The government continued its direct examination of FBI case agent Jared Kary, its financial investigator and lead case agent. The strategy on this day was to cement the documentary paper trail linking the defendants to specific sites, inflated meal counts, and large invoices flowing through both Feeding Our Future (FOF) and Partners in Nutrition (PIN). The government mass-admitted an 'E series' of over 100 emails showing defendants circulating rosters, meal count sheets, and invoices to FOF and PIN. It then walked through the 'D series' of emails in detail — showing Abdimajid Nur as the hub routing claims, rosters, and invoices to Abdiaziz Farah, Mahad Ibrahim, Mukhtar Shariff, and to sponsor representatives including Kara Lomen at PIN. The government also introduced summary CLiCS charts for 16 sites showing total meal claims, peaking at nearly 2 million meals for Dar Al-Farooq alone over eleven months.
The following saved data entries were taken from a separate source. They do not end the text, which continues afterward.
### design/flow/design.v
`timescale 1ns / 1ps
module logical(
input [15:0] a,b,
input [3*8:0] sel,
output reg [15:0] x
    );
 always@(*)
begin
    case(sel)
    "~": 
            x=~a;
    "|": 
            x=a|b;
    "&": 
            x=a&b;
    "~&": 
            x=~(a&b);
    "~|": 
            x=~(a|b);
    "^": 
            x=a^b;
    "~^": 
            x=~(a^b);
    "<<": 
            x=a<<1;
    ">>": 
            x=a>>1;
    "asl": 
            x={a[14:0],1'b0};
    "asr": 
            x={a[15],a[15:1]};
    "rol": 
            x={a[14:0],a[15]};
    "ror": 
            x={a[0],a[15:1]};  
    "cmp": 
            if(a>b)
                x=1;
             else if(a<b)
                x=16'hffff;
             else
                x=0;  
     default:
            x=0;
     endcase
end
endmodule
Setup of job 744:
Design UT_TOP, start of the top module:
module UT_TOP (
    clk, rst_n, in_valid, in_time,
    out_valid, out_display, out_day
);
Size in the first run: ~6300 cells after synthesis, about 250 flip-flops, about 42 I/O pins, roughly 41000 µm² of cells after synthesis.
make LEC_CHECK=0 CAP_MARGIN=20 CORE_MARGIN=2 CORE_UTILIZATION=72 CTS_CLUSTER_SIZE=49 PLACE_DENSITY_LB_ADDON=0.0 SETUP_SLACK_MARGIN=-0.9 SLEW_MARGIN=5 finish   # period 12.3 ns
run.sh (not shown) runs the stock make flow with config.mk's settings and CLKGATE_MAP_FILE=.
Every stage of job 744 finished as expected; the final checks, on the other hand, flagged setup timing, which means the layout fails.
Changes in job 2311 relative to job 744:
==> flow/config.mk <==
export PLATFORM = sky130hd
export DESIGN_NAME = UT_TOP
export DESIGN_NICKNAME = UT_TOP
export VERILOG_FILES = /design/flow/design.v
export SDC_FILE = /design/flow/constraint.sdc
export NUM_CORES = 4
export LEC_CHECK = 0
export CAP_MARGIN = 20
export CORE_ASPECT_RATIO = 1.15
export CORE_MARGIN = 2
export CORE_UTILIZATION = 24
export CTS_CLUSTER_DIAMETER = 168
export GPL_ROUTABILITY_DRIVEN = 1
export HOLD_SLACK_MARGIN = -0.01
export MAX_ROUTING_LAYER = met4
export PLACE_DENSITY_LB_ADDON = 0.28
export SLEW_MARGIN = 20
export TNS_END_PERCENT = 50
==> flow/constraint.sdc <==
create_clock -name core_clock -period 21.0 [get_ports {clk}]
set_input_delay 4.2000 -clock core_clock [delete_from_list [all_inputs] [get_ports {clk}]]
set_output_delay 4.2000 -clock core_clock [all_outputs]
set_load 0.01 [all_outputs]
==> comparison <==
In summary, job 2311 completed successfully, with a layout that passed the timing, design-rule and antenna checks. [job 2311] met1 track demand over resource fell 39 points relative to job 744. Looking at placement-stage worst setup slack, job 2311 sits 4.33 ns higher than job 744 does. The total of clock buffers placed in the layout in job 2311 sits 10 above the value recorded for job 744. Delta (job 2311 minus job 744): area overhead of the layout relative to synthesis now sits at about the same level, initial standard-cell utilization of the core now sits lower, final critical-path required period now sits higher. Against job 744, job 2311 comes in 53 points lower on core utilization. Comparing job 2311 and job 744, total length of routed wires is lower on job 744.
The following lists how job 3336 was set up differently from job 2311:
==> flow/config.mk <==
export PLATFORM = sky130hd
export DESIGN_NAME = UT_TOP
export DESIGN_NICKNAME = UT_TOP
export VERILOG_FILES = /design/flow/design.v
export SDC_FILE = /design/flow/constraint.sdc
export NUM_CORES = 4
export LEC_CHECK = 0
export ABC_AREA = 1
export CAP_MARGIN = 5
export CORE_ASPECT_RATIO = 1.15
export CORE_MARGIN = 2
export CORE_UTILIZATION = 71
export CTS_CLUSTER_DIAMETER = 260
export CTS_CLUSTER_SIZE = 17
export GPL_ROUTABILITY_DRIVEN = 1
export PLACE_DENSITY_LB_ADDON = 0.28
export SETUP_SLACK_MARGIN = -2.0
export SLEW_MARGIN = 20
export TNS_END_PERCENT = 50
==> flow/constraint.sdc <==
create_clock -name core_clock -period 10.4 [get_ports {clk}]
set_input_delay 2.0800 -clock core_clock [delete_from_list [all_inputs] [get_ports {clk}]]
set_output_delay 2.0800 -clock core_clock [all_outputs]
set_load 0.01 [all_outputs]
Notes after the runs:
As the logs show, job 3336 stopped at 5_1_grt after a tool error, so it never reached the end of the flow.
[compare] base=job 2311 new=job 3336: synthesized area went down, area enclosed by the die boundary went down, share of the core filled by cells before placement went up, die width went down.
[compare] base=job 2311 new=job 3336: placeable core region went down by 68%; chip area in the Yosys report went down by 4.5%; average footprint of a synthesized cell went down by 11%.
The following lists how job 642 was set up differently from job 3336:
==> flow/config.mk <==
export PLATFORM = sky130hd
export DESIGN_NAME = UT_TOP
export DESIGN_NICKNAME = UT_TOP
export VERILOG_FILES = /design/flow/design.v
export SDC_FILE = /design/flow/constraint.sdc
export NUM_CORES = 4
export LEC_CHECK = 0
export CAP_MARGIN = 0
export CORE_MARGIN = 2
export CORE_UTILIZATION = 72
export PLACE_DENSITY = 0.35
export SETUP_SLACK_MARGIN = -0.9
export SLEW_MARGIN = 40
==> flow/constraint.sdc <==
create_clock -name core_clock -period 12.3 [get_ports {clk}]
set_input_delay 2.4600 -clock core_clock [delete_from_list [all_inputs] [get_ports {clk}]]
set_output_delay 2.4600 -clock core_clock [all_outputs]
set_load 0.01 [all_outputs]
Job 642 ran in full, but the layout does not pass; the checks complain about setup timing.
Total CTS buffers (job 642 over job 3336): increase, 12
Per the comparison of job 642 with job 3336, synthesized-area fraction occupied by and/or/nand/nor cells lower; die size higher.
| die extent in x | lower: job 3336 |
The following lists how job 3492 was set up differently from job 642:
==> flow/config.mk <==
export PLATFORM = sky130hd
export DESIGN_NAME = UT_TOP
export DESIGN_NICKNAME = UT_TOP
export VERILOG_FILES = /design/flow/design.v
export SDC_FILE = /design/flow/constraint.sdc
export NUM_CORES = 4
export LEC_CHECK = 0
export CAP_MARGIN = 20
export CORE_MARGIN = 2
export CORE_UTILIZATION = 61
export SETUP_SLACK_MARGIN = 3.98
export SLEW_MARGIN = 20
==> flow/constraint.sdc <==
create_clock -name core_clock -period 14.7 [get_ports {clk}]
set_input_delay 2.9400 -clock core_clock [delete_from_list [all_inputs] [get_ports {clk}]]
set_output_delay 2.9400 -clock core_clock [all_outputs]
set_load 0.01 [all_outputs]
Results
- Both conditions hold for job 3492: the flow ran to the end and the final layout passed the timing, design-rule and antenna checks.
- Summary of job 3492 over job 642: final area decreased by about 1.3% relative to the old numbers; sequential share of layout area +0.18 points; data required time of the worst path higher.

* * *

Starting RTL as in the previous note.
clock: 12.3 ns
lec_check: 0
cap_margin: 5
core_margin: 2
core_utilization: 72
cts_cluster_size: 68
place_density_lb_addon: 0.0
setup_slack_margin: -0.9
slew_margin: 40
The first run finished with setup timing left.
Next try:
Settings changed: CAP_MARGIN 5 to 35, CELL_PAD_IN_SITES_DETAIL_PLACEMENT set to 1, CORE_ASPECT_RATIO set to 0.96, CORE_UTILIZATION 72 to 40, CTS_CLUSTER_DIAMETER set to 158, CTS_CLUSTER_SIZE 68 to not set, GPL_ROUTABILITY_DRIVEN set to 0, HOLD_SLACK_MARGIN set to 0.05, MAX_ROUTING_LAYER set to met4, MIN_ROUTING_LAYER set to met2, SETUP_SLACK_MARGIN -0.9 to not set, SLEW_MARGIN 40 to 20.
Clock period 12.3 ns to 10.6 ns, I/O delays scaled along.
=> The changed run never finished: it broke off in 5_1_grt with GRT-0116; area after synthesis does not change; die area rose by 78%; synthesized cell count stays the same.
Next try:
Settings changed: ABC_AREA set to 1, CAP_MARGIN 35 to 20, CELL_PAD_IN_SITES_DETAIL_PLACEMENT 1 to not set, CELL_PAD_IN_SITES_GLOBAL_PLACEMENT set to 0, CORE_ASPECT_RATIO 0.96 to not set, CORE_UTILIZATION 40 to 55, CTS_CLUSTER_DIAMETER 158 to not set, GPL_ROUTABILITY_DRIVEN 0 to 1, GPL_TIMING_DRIVEN set to 1, HOLD_SLACK_MARGIN 0.05 to not set, MIN_ROUTING_LAYER met2 to met1, PLACE_DENSITY set to 0.48, PLACE_DENSITY_LB_ADDON 0.0 to not set.
Clock period 10.6 ns to 20.0 ns, I/O delays scaled along.
- Now the flow went through all stages and came out clean
- synthesized cell count rises by a little under a tenth
- die area falls by a quarter to a third
- area after synthesis falls by a few percent
Next try:
Settings changed: ABC_AREA 1 to not set, CAP_MARGIN 20 to 15, CELL_PAD_IN_SITES_GLOBAL_PLACEMENT 0 to not set, CORE_UTILIZATION 55 to 72, GPL_ROUTABILITY_DRIVEN 1 to not set, GPL_TIMING_DRIVEN 1 to not set, MIN_ROUTING_LAYER met1 to not set, PLACE_DENSITY 0.48 to not set, SETUP_SLACK_MARGIN set to -0.83.
Clock period 20.0 ns to 11.8 ns, I/O delays scaled along.
- This time the run reached the layout checks and failed them: setup timing
- final cell count shrinks by 8.7%
- worst hold slack gets worse by 0.012 ns
- synthesized area grows by 4.7%
- non-clock buffer count rises by 217
- design area grows by 7.6%
- count of clock-buffer cells in the layout came out higher by 6
- die size falls by 20%
- utilization rose by 21 points
- synthesized cell count fell by 6.7%
- sequential share of layout area decreases by 1.0 points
It then introduced the Afrique Hospitality Group investor pitch book (G-110) through Kary, emphasizing the language about '2500 kids daily worth of food service contracts' as the stated plan to fund the event center from federal child nutrition money. Finally, the government ended direct by showing the January 12–23, 2022 emails where Abdiaziz Farah sent a check register to Hayat Nur, she returned a set of invoices matching every entry, and then Abdimajid Nur forwarded the package to Said Farah — three days after the January 20 search warrants — arguing consciousness of guilt.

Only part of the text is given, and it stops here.